§ **EXERCISE BRIEF**
Below are the entries. Transcribe exactly the lines from the one with "reg [2:0] ex_r1, mem_r1, wb_r1;" through the one with "function fwd_op(input [4:0] op);", ends included, and leave out all others.

== Segment start ==

This design comes from an exercise in tuning for small area and a short achievable clock period on the open sky130 flow, not from production work. Function was checked by simulation only, so behaviour that the tests miss may differ from the original. Power figures rest on the tool's default switching activity, not on a simulated workload.

==> flow/design.v <==
`timescale 1ns / 1ps
module ALU(
	input [4:0] op,
	input cf,
	input [15:0] operandA,
	input [15:0] operandB,
	output reg [15:0] ALUo,
	output cout
);
	wire is_sub  = op == 5'b01010 || op == 5'b01011 || op == 5'b01100 || op == 5'b10010;
	wire is_arith = op == 5'b00010 || op == 5'b00011 || op == 5'b10000 ||
		op == 5'b01000 || op == 5'b01001 || op == 5'b10001 || is_sub ||
		op[4:1] == 4'b1101 || op[4:2] == 3'b111;
	wire cin = op == 5'b10001 ? cf :
		op == 5'b10010 ? !cf : is_sub;
	wire [15:0] bx = operandB ^ {16{is_sub}};
	wire [17:0] s = {1'b0, operandA, 1'b1} + {1'b0, bx, cin};
	wire [15:0] sum = s[16:1];
	assign cout = s[17] ^ is_sub;
	wire [3:0] sh = operandB[3:0];
	wire [15:0] shl = operandA << sh;
	wire [15:0] shr = $signed({op == 5'b00111 && operandA[15], operandA}) >>> sh;
	always @(*) begin
		case (op)
			5'b01101: ALUo = operandA & operandB;
			5'b01111: ALUo = operandA ^ operandB;
			5'b10011: ALUo = ~operandA;
			5'b00100: ALUo = shl;
			5'b00110: ALUo = {operandA[15], shl[14:0]};
			5'b00101, 5'b00111: ALUo = shr;
			default: ALUo = is_arith ? sum : (operandA | operandB);
		endcase
	end
endmodule
`timescale 1ns / 1ps
module PCPU(
	input clock,
	input [15:0] d_datain,
	input enable,
	input [15:0] i_datain,
	input reset,
	input [3:0] select_y,
	input start,
	output [7:0] d_addr,
	output [15:0] d_dataout,
	output d_we,
	output [7:0] i_addr,
	output reg [15:0] y,
	input show_gr
);
	reg [7:0] pc;
	reg [15:0] id_ir;
	reg [4:0] ex_op, mem_op;
	reg [2:0] ex_r1, mem_r1, wb_r1;
	reg wb_halt, wb_we, wb_fw;	 
	reg [15:0] reg_A, reg_B, reg_C, reg_C1;
	reg [15:0] smdr, smdr1;
	reg [2:0] flags;  
	reg dw;
	reg state;
	reg [15:0] gr[0:7];
	wire run = state == 1'b1;
	assign d_dataout = smdr1;
	assign d_we = dw;
	assign d_addr = reg_C[7:0];
	assign i_addr = pc;
	always @(posedge clock) begin
		if (reset)
			state <= 1'b0;
		else if (state == 1'b0)
			state <= enable && start;
		else
			state <= enable && !wb_halt;
	end
	function fwd_op(input [4:0] op);
		fwd_op = op == 5'b00010 || op[4:2] == 3'b001 ||
			(op[4:3] == 2'b01 && op != 5'b01100) || op[4:2] == 3'b100;
	endfunction
	always @(posedge clock or posedge reset) begin
		if (reset) begin
			gr[0] <= 0; gr[1] <= 0; gr[2] <= 0; gr[3] <= 0;
			gr[4] <= 0; gr[5] <= 0; gr[6] <= 0; gr[7] <= 0;
		end else if (run && wb_we) begin
			gr[wb_r1] <= reg_C1;
		end
	end
	wire [4:0] id_op = id_ir[15:11];
	wire [2:0] id_r1 = id_ir[10:8];
	wire [4:0] pk_op = i_datain[15:11];
	wire pk_rr = pk_op == 5'b01000 || pk_op == 5'b10001 || pk_op == 5'b01010 ||
		pk_op == 5'b10010 || pk_op[4:2] == 3'b011;
	wire pk_a_r1 = pk_op == 5'b10000 || pk_op == 5'b01001 || pk_op == 5'b01011 ||
		pk_op == 5'b11001 || pk_op[4:1] == 4'b1101 || pk_op[4:2] == 3'b111;
	wire pk_a_none = pk_op[4:1] == 4'b0000 || pk_op == 5'b11000 ||
		pk_op[4:2] == 3'b101;
	wire [2:0] pk_ra = pk_a_r1 ? i_datain[10:8] : i_datain[6:4];
	wire miss = id_op == 5'b00010 &&
		((!pk_a_none && id_r1 == pk_ra) || (pk_rr && id_r1 == i_datain[2:0]));
	reg pc_jump;
	always @(*) begin
		case (mem_op)
			5'b11000, 5'b11001: pc_jump = 1'b1;
			5'b11010:  pc_jump = flags[1];
			5'b11011: pc_jump = !flags[1];
			5'b11100:  pc_jump = flags[2];
			5'b11101: pc_jump = !flags[2];
			5'b11110:  pc_jump = flags[0];
			5'b11111: pc_jump = !flags[0];
			default: pc_jump = 1'b0;
		endcase
	end
	always @(posedge clock or posedge reset) begin
		if (reset) begin
			id_ir <= 16'd0;
			pc <= 8'd0;
		end else if (run) begin
			id_ir <= (pc_jump || miss) ? 16'd0 : i_datain;
			if (pc_jump)
				pc <= reg_C[7:0];
			else if (!wb_halt && !miss)
				pc <= pc + 8'd1;
		end
	end
	wire [15:0] w_ALUo;
	wire w_cout;
	wire id_store = id_op == 5'b00011;
	wire id_rr = id_op == 5'b01000 || id_op == 5'b10001 || id_op == 5'b01010 ||
		id_op == 5'b10010 || id_op[4:2] == 3'b011;
	wire id_a_r1 = id_op == 5'b10000 || id_op == 5'b01001 || id_op == 5'b01011 ||
		id_op == 5'b11001 || id_op[4:1] == 4'b1101 || id_op[4:2] == 3'b111;
	wire id_a_none = id_op[4:1] == 4'b0000 || id_op == 5'b11000 ||
		id_op[4:2] == 3'b101;
	wire id_b_imm = id_op == 5'b11000 || id_op == 5'b10100 || id_op == 5'b01001 ||
		id_op == 5'b01011 || id_op == 5'b11001 || id_op[4:1] == 4'b1101 ||
		id_op[4:2] == 3'b111;
	wire id_b_himm = id_op == 5'b10000;
	wire id_b_val3 = id_op[4:2] == 3'b001 || id_op[4:1] == 4'b0001;
	wire [2:0] ra = id_a_r1 ? id_r1 : id_ir[6:4];
	wire [2:0] rb = id_store ? id_r1 : id_ir[2:0];
	wire ex_fw = fwd_op(ex_op);
	wire mem_fw = fwd_op(mem_op);
	wire mem_load = mem_op == 5'b00010;
	wire a_ex = ex_fw && ra == ex_r1;
	wire a_mem = mem_fw && ra == mem_r1;
	wire a_wb = wb_fw && ra == wb_r1;
	wire b_ex = ex_fw && rb == ex_r1;
	wire b_mem = mem_fw && rb == mem_r1;
	wire b_wb = wb_fw && rb == wb_r1;
	wire [15:0] fwd_a = a_ex ? w_ALUo :
		a_mem ? (mem_load ? d_datain : reg_C) :
		a_wb ? reg_C1 : gr[ra];
	wire [15:0] fwd_b = b_ex ? w_ALUo :
		b_mem ? ((mem_load && !id_store) ? d_datain : reg_C) :
		b_wb ? reg_C1 : gr[rb];
	always @(posedge clock or posedge reset) begin
		if (reset) begin
			ex_op <= 5'b00000;
			ex_r1 <= 3'd0;
			reg_A <= 16'd0;
			reg_B <= 16'd0;
		end else if (run) begin
			ex_op <= pc_jump ? 5'b00000 : id_op;
			ex_r1 <= id_r1;
			reg_A <= id_a_none ? 16'd0 : fwd_a;
			reg_B <= id_rr ? fwd_b :
				id_b_imm ? {8'd0, id_ir[7:0]} :
				id_b_himm ? {id_ir[7:0], 8'd0} :
				id_b_val3 ? {12'd0, id_ir[3:0]} : 16'd0;
		end
	end
	always @(posedge clock) begin
		if (run)
			smdr <= fwd_b;
	end
	ALU alu(
		.op(ex_op),
		.cf(flags[0]),
		.operandA(reg_A),
		.operandB(reg_B),
		.ALUo(w_ALUo),
		.cout(w_cout)
	);
	wire ex_store = ex_op == 5'b00011;
	wire strAfterLd = ex_store && mem_load && ex_r1 == mem_r1;
	wire updateZFNF = !(ex_op[4:1] == 4'b1101 || ex_op[4:2] == 3'b111);
	wire updateCF = ex_op[4:2] == 3'b010 || ex_op == 5'b10001 || ex_op == 5'b10010;
	wire dwCondition = mem_op != 5'b00001 && !wb_halt && !pc_jump && ex_store;
	always @(posedge clock or posedge reset) begin
		if (reset) begin
			mem_op <= 5'b00000;
			mem_r1 <= 3'd0;
			reg_C <= 16'd0;
			flags <= 3'd0;
			dw <= 1'b0;
		end else if (run) begin
			mem_op <= pc_jump ? 5'b00000 : ex_op;
			mem_r1 <= ex_r1;
			reg_C <= w_ALUo;
			if (updateZFNF) begin
				flags[2] <= w_ALUo[15];
				flags[1] <= w_ALUo == 16'd0;
				if (updateCF)
					flags[0] <= w_cout;
			end
			dw <= dwCondition;
		end
	end
	always @(posedge clock) begin
		if (run)
			smdr1 <= strAfterLd ? d_datain : smdr;
	end
	wire mem_we = fwd_op(mem_op) || mem_op == 5'b10100;
	always @(posedge clock or posedge reset) begin
		if (reset) begin
			wb_halt <= 1'b0;
			wb_we <= 1'b0;
			wb_fw <= 1'b0;
			wb_r1 <= 3'd0;
		end else if (run && !wb_halt) begin
			wb_halt <= !pc_jump && mem_op == 5'b00001;
			wb_we <= !pc_jump && mem_we;
			wb_fw <= !pc_jump && mem_fw;
			wb_r1 <= mem_r1;
		end
	end
	always @(posedge clock) begin
		if (run)
			reg_C1 <= mem_load ? d_datain : reg_C;
	end
	always @(*) begin
		if (show_gr)
			y = gr[select_y[2:0]];
		else
			y = {8'd0, pc};
	end
endmodule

== Segment end ==

§ **SOLVED EXERCISE**
	reg [2:0] ex_r1, mem_r1, wb_r1;
	reg wb_halt, wb_we, wb_fw;	 
	reg [15:0] reg_A, reg_B, reg_C, reg_C1;
	reg [15:0] smdr, smdr1;
	reg [2:0] flags;  
	reg dw;
	reg state;
	reg [15:0] gr[0:7];
	wire run = state == 1'b1;
	assign d_dataout = smdr1;
	assign d_we = dw;
	assign d_addr = reg_C[7:0];
	assign i_addr = pc;
	always @(posedge clock) begin
		if (reset)
			state <= 1'b0;
		else if (state == 1'b0)
			state <= enable && start;
		else
			state <= enable && !wb_halt;
	end
	function fwd_op(input [4:0] op);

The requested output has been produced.